(Items listed in a dataset)
● ● ● ● ● ● ●
==> design/flow/run.sh <==
#!/bin/bash
# the make line also repeats each setting of config.mk as NAME=value (left out here)
make -C /OpenROAD-flow-scripts/flow DESIGN_CONFIG=/design/flow/config.mk WORK_HOME=/design/flow/orfs CLKGATE_MAP_FILE= finish
==> design/flow/config.mk <==
export PLATFORM = sky130hd
export DESIGN_NAME = ALU
export DESIGN_NICKNAME = ALU
export VERILOG_FILES = /design/flow/design.v
export SDC_FILE = /design/flow/constraint.sdc
export NUM_CORES = 4
export LEC_CHECK = 0
export CAP_MARGIN = 0
export CORE_MARGIN = 2
export CORE_UTILIZATION = 72
export CTS_CLUSTER_SIZE = 80
export GPL_TIMING_DRIVEN = 1
export HOLD_SLACK_MARGIN = -0.1
export MIN_ROUTING_LAYER = met1
export PLACE_DENSITY = 0.67
export SETUP_SLACK_MARGIN = -0.23
export SLEW_MARGIN = 20
export TNS_END_PERCENT = 5
==> design/flow/constraint.sdc <==
create_clock -name core_clock -period 3.73 [get_ports {clk}]
set_input_delay 0.7460 -clock core_clock [delete_from_list [all_inputs] [get_ports {clk}]]
set_output_delay 0.7460 -clock core_clock [all_outputs]
set_load 0.01 [all_outputs]
## i2c_top
module i2c_top(
input clk, rst, newd, op, stretch,
input [6:0] addr,
input [7:0] din,
output [7:0] dout,
output busy,ack_err,
output done,
output sda, scl
);
Size: about 1,200 flip-flops, ~33 I/O pins, about 0.056 mm² of cells after synthesis.
Settings: LEC_CHECK=0, CAP_MARGIN=20, CORE_ASPECT_RATIO=0.71, CORE_MARGIN=2, CORE_UTILIZATION=72, CTS_CLUSTER_DIAMETER=357, CTS_CLUSTER_SIZE=14, PLACE_DENSITY=0.35, SETUP_SLACK_MARGIN=0.86, SLEW_MARGIN=20, TNS_END_PERCENT=5; clock period 2.89 ns.
run.sh (not shown) runs the stock make flow with config.mk's settings and CLKGATE_MAP_FILE=.
The first run finished clean.
Setup of run A:
Design mapper, start of the top module:
module mapper #(
    parameter DIM4_WIDTH = 8,  
    parameter DIM3_WIDTH = 8, 
    parameter DIM2_WIDTH = 8,  
    parameter DIM1_WIDTH = 8,
    parameter IDX4_WIDTH = 8,  
    parameter IDX3_WIDTH = 8, 
    parameter IDX2_WIDTH = 8,  
    parameter IDX1_WIDTH = 8,
    parameter ROW_MAJOR = 1,   
    parameter ADDR_WIDTH = 32 
)( 
    input  logic                        clk,            
    input  logic                        rst,            
    input  logic [DIM4_WIDTH - 1:0]     dim4, 
    input  logic [DIM3_WIDTH - 1:0]     dim3, 
    input  logic [DIM2_WIDTH - 1:0]     dim2,
    input  logic [DIM1_WIDTH - 1:0]     dim1,
    input  logic [IDX4_WIDTH - 1:0]     idx4,
    input  logic [IDX3_WIDTH - 1:0]     idx3, 
    input  logic [IDX2_WIDTH - 1:0]     idx2,
    input  logic [IDX1_WIDTH - 1:0]     idx1,
    input  logic [ADDR_WIDTH - 1:0]     base_addr,
    output logic [ADDR_WIDTH - 1:0]     addr
);
For scale: roughly 140 flip-flops, ~130 I/O pins, ~0.026 mm2 of cells after synthesis.
Settings: LEC_CHECK=0, ABC_AREA=0, CAP_MARGIN=20, CORE_MARGIN=7, CORE_UTILIZATION=59, CTS_CLUSTER_DIAMETER=361, CTS_CLUSTER_SIZE=99, HOLD_SLACK_MARGIN=-0.03, MAX_ROUTING_LAYER=met4, PLACE_DENSITY=0.83, SLEW_MARGIN=20, TNS_END_PERCENT=15; clock period 12.0 ns.
run.sh (not shown) runs the stock make flow with config.mk's settings and CLKGATE_MAP_FILE=.
Changes in run B relative to run A:
# run A
export LEC_CHECK = 0
export ABC_AREA = 0
export CAP_MARGIN = 20
export CORE_MARGIN = 7
export CORE_UTILIZATION = 59
export CTS_CLUSTER_DIAMETER = 361
export CTS_CLUSTER_SIZE = 99
export HOLD_SLACK_MARGIN = -0.03
export MAX_ROUTING_LAYER = met4
export PLACE_DENSITY = 0.83
export SLEW_MARGIN = 20
export TNS_END_PERCENT = 15
create_clock -name core_clock -period 12.0 [get_ports {clk}]
# run B
export LEC_CHECK = 0
export CAP_MARGIN = 20
export CELL_PAD_IN_SITES_DETAIL_PLACEMENT = 1
export CELL_PAD_IN_SITES_GLOBAL_PLACEMENT = 1
export CORE_MARGIN = 4
export CORE_UTILIZATION = 40
export GPL_TIMING_DRIVEN = 0
export SLEW_MARGIN = 20
create_clock -name core_clock -period 12.0 [get_ports {clk}]
==> results <==
Between run A and run B, relative area change from synthesis to final layout increased. The maximum clock frequency of run B is lower than that of run A. The number of ordinary and repair buffers in the finished layout in run A is 0.67 times that in run B. Run B has less setup slack than run A. Looking at count of non-filler cells in the finished layout, run B sits above run A. In the reports for run A and run B, the smaller area of all placed cells without fillers belongs to run A.
==> inputs of build 70 <==
==> flow/design.v <==
module ffD(clk, rst, Din, Dout);
input clk, rst;
input [31:0]Din;
output [31:0]Dout;
reg [31:0]Dout;
always@(posedge clk) 
begin
	if(rst==1)
	Dout <= 0;
	else
	Dout <= Din;
end
endmodule 
module mux1 (
		input [31:0] A, B,
		input Sel,
		output reg [31:0] Out
	);
	always @(Sel, A, B) begin
		case (Sel)
			0: Out = A;
			1:	Out = B;
		endcase
	end
endmodule
module extend (
	input [15:0]offset,
	output reg [31:0]offset32
);
always @(offset)
begin
 offset32[31:0] = {16'b0000000000000000,offset[15:0]};
end
endmodule
Setup of alpha:
==> flow/design.v (excerpt) <==
module datapath(output [6:0] display, days, output [3:0] segment, output am, pm, dblink, Sound, Vcc_out, input Next, Up, SetTime, SetAlarm, Snooze, Stop, Mute, Clr, Clk_sys);
Size: ~1500 cells after synthesis, ~220 flip-flops, roughly 32 I/O pins, about 14000 um2 of cells after synthesis.
==> flow/config.mk <==
export PLATFORM = sky130hd
export DESIGN_NAME = datapath
export DESIGN_NICKNAME = datapath
export VERILOG_FILES = /design/flow/design.v
export SDC_FILE = /design/flow/constraint.sdc
export NUM_CORES = 4
export LEC_CHECK = 0
export CAP_MARGIN = 20
export CORE_MARGIN = 2
export CORE_UTILIZATION = 72
export CTS_CLUSTER_DIAMETER = 28
export PLACE_DENSITY_LB_ADDON = 0.01
export SETUP_SLACK_MARGIN = 1.23
export SLEW_MARGIN = 20
==> flow/constraint.sdc <==
create_clock -name core_clock -period 4.69 [get_ports {Clk_sys}]
set_input_delay 0.9380 -clock core_clock [delete_from_list [all_inputs] [get_ports {Clk_sys}]]
set_output_delay 0.9380 -clock core_clock [all_outputs]
set_load 0.01 [all_outputs]
run.sh (not shown) runs the stock make flow with config.mk's settings and CLKGATE_MAP_FILE=.
Here is what was changed in the inputs of beta compared with alpha.
diff --git a/flow/config.mk b/flow/config.mk
--- a/flow/config.mk
+++ b/flow/config.mk
@@ -8,7 +8,4 @@
 export CAP_MARGIN = 20
 export CORE_MARGIN = 2
-export CORE_UTILIZATION = 72
-export CTS_CLUSTER_DIAMETER = 28
-export PLACE_DENSITY_LB_ADDON = 0.01
-export SETUP_SLACK_MARGIN = 1.23
+export CORE_UTILIZATION = 58
 export SLEW_MARGIN = 20
==> flow/constraint.sdc <==
create_clock -name core_clock -period 8.42 [get_ports {Clk_sys}]
set_input_delay 1.6840 -clock core_clock [delete_from_list [all_inputs] [get_ports {Clk_sys}]]
set_output_delay 1.6840 -clock core_clock [all_outputs]
set_load 0.01 [all_outputs]
## What came out
Core utilization: beta < alpha. Between beta and alpha, it is beta whose count of plain and timing-repair buffers in the layout is lower, by 29. alpha → beta: aggregate routed wire length down 6.1 mm; share of synthesized registers carrying an async set or reset flat. Met1 track utilization from global routing (higher): alpha. beta: post-detailed-route wirelength per cell lower than alpha. First-iteration DRC count of beta falls short of that of alpha by more than a quarter. When beta is set beside alpha, its clock latency on the worst-skew pair turns out to be 0.02 ns smaller. Total of max-cap violations: alpha vs beta, no meaningful difference.
--- input diff beta..gamma ---
diff --git a/flow/config.mk b/flow/config.mk
--- a/flow/config.mk
+++ b/flow/config.mk
@@ -7,5 +7,8 @@
 export LEC_CHECK = 0
 export CAP_MARGIN = 20
+export CELL_PAD_IN_SITES_GLOBAL_PLACEMENT = 1
 export CORE_MARGIN = 2
-export CORE_UTILIZATION = 58
+export CORE_UTILIZATION = 40
+export CTS_CLUSTER_SIZE = 70
+export GPL_ROUTABILITY_DRIVEN = 0
 export SLEW_MARGIN = 20
==> flow/constraint.sdc <==
create_clock -name core_clock -period 20.0 [get_ports {Clk_sys}]
set_input_delay 4.0000 -clock core_clock [delete_from_list [all_inputs] [get_ports {Clk_sys}]]
set_output_delay 4.0000 -clock core_clock [all_outputs]
set_load 0.01 [all_outputs]
Findings:
gamma went all the way through synthesis, placement and routing and the layout is clean on timing, DRC and antenna.
Lower clock power goes to gamma over beta.
Number of non-clock buffers in the layout, beta and gamma: lower on beta
Relative to beta, routed wire length increased by 10% in gamma.
Between beta and gamma, the clock-buffer cell count is lower for beta.
#### Input delta (delta over gamma)
==> flow/config.mk <==
export PLATFORM = sky130hd
export DESIGN_NAME = datapath
export DESIGN_NICKNAME = datapath
export VERILOG_FILES = /design/flow/design.v
export SDC_FILE = /design/flow/constraint.sdc
export NUM_CORES = 4
export LEC_CHECK = 0
export CAP_MARGIN = 20
export CORE_MARGIN = 2
export CORE_UTILIZATION = 72
export PLACE_DENSITY = 0.64
export SLEW_MARGIN = 20
==> flow/constraint.sdc <==
create_clock -name core_clock -period 11.4 [get_ports {Clk_sys}]
set_input_delay 2.2800 -clock core_clock [delete_from_list [all_inputs] [get_ports {Clk_sys}]]
set_output_delay 2.2800 -clock core_clock [all_outputs]
set_load 0.01 [all_outputs]
## What came out
- Every run (gamma and delta) finished clean.
- Via density per instance was lower in the run labelled gamma.
- Wire length reported by the detailed router: delta better than gamma
- Combinational cell area excluding buffers and inverters essentially unchanged between gamma and delta.
- Via count: higher on delta
- | total instance count after detailed placement | delta vs gamma | about 10% lower |
- Worst slack after detailed placement was higher in the run labelled gamma.
- Compared with gamma, delta instantiates a smaller number of cells.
● ● ● ● ● ● ●
→ TASK DESCRIPTION
Look above for the line containing "[IDX2_WIDTH - 1:0]" and the line containing "export TNS_END_PERCENT = 15". Transcribe both, with the lines between them, exactly.

→ EXPECTED ANSWER
    input  logic [IDX2_WIDTH - 1:0]     idx2,
    input  logic [IDX1_WIDTH - 1:0]     idx1,
    input  logic [ADDR_WIDTH - 1:0]     base_addr,
    output logic [ADDR_WIDTH - 1:0]     addr
);
For scale: roughly 140 flip-flops, ~130 I/O pins, ~0.026 mm2 of cells after synthesis.
Settings: LEC_CHECK=0, ABC_AREA=0, CAP_MARGIN=20, CORE_MARGIN=7, CORE_UTILIZATION=59, CTS_CLUSTER_DIAMETER=361, CTS_CLUSTER_SIZE=99, HOLD_SLACK_MARGIN=-0.03, MAX_ROUTING_LAYER=met4, PLACE_DENSITY=0.83, SLEW_MARGIN=20, TNS_END_PERCENT=15; clock period 12.0 ns.
run.sh (not shown) runs the stock make flow with config.mk's settings and CLKGATE_MAP_FILE=.
Changes in run B relative to run A:
# run A
export LEC_CHECK = 0
export ABC_AREA = 0
export CAP_MARGIN = 20
export CORE_MARGIN = 7
export CORE_UTILIZATION = 59
export CTS_CLUSTER_DIAMETER = 361
export CTS_CLUSTER_SIZE = 99
export HOLD_SLACK_MARGIN = -0.03
export MAX_ROUTING_LAYER = met4
export PLACE_DENSITY = 0.83
export SLEW_MARGIN = 20
export TNS_END_PERCENT = 15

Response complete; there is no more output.